Dataset records:
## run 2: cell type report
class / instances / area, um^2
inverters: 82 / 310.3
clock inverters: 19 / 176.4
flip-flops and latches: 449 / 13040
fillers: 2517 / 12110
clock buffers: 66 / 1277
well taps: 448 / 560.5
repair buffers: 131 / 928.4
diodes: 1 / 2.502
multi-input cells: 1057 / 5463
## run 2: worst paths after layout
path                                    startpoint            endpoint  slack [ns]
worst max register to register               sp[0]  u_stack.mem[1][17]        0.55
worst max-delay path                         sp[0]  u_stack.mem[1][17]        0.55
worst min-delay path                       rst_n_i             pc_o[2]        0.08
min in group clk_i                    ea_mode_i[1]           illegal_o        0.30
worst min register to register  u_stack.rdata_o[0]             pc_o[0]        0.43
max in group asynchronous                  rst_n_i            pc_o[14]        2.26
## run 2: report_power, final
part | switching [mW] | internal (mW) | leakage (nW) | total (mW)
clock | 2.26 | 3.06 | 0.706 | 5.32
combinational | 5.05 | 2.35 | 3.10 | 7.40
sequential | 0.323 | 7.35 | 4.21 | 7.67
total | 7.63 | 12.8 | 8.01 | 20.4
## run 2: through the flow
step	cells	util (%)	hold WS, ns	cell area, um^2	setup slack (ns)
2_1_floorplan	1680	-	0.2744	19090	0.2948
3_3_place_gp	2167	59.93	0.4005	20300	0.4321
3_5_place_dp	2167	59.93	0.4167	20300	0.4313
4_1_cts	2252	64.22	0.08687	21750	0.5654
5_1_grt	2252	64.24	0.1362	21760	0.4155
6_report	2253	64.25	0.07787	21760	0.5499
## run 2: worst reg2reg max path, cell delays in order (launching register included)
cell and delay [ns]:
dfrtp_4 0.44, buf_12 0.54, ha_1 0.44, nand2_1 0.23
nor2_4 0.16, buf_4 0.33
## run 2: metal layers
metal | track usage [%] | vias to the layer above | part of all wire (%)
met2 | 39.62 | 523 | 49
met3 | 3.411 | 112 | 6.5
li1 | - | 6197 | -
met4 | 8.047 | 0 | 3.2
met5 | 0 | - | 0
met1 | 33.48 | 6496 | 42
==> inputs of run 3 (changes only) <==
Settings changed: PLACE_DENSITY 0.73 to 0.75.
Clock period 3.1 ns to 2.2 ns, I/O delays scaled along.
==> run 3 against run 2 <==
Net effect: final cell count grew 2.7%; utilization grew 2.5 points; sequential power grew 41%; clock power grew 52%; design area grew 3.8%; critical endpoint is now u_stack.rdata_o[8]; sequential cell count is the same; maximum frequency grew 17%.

Try it: Set out every line from the material that contains the string "group".

Result of the task:
min in group clk_i                    ea_mode_i[1]           illegal_o        0.30
max in group asynchronous                  rst_n_i            pc_o[14]        2.26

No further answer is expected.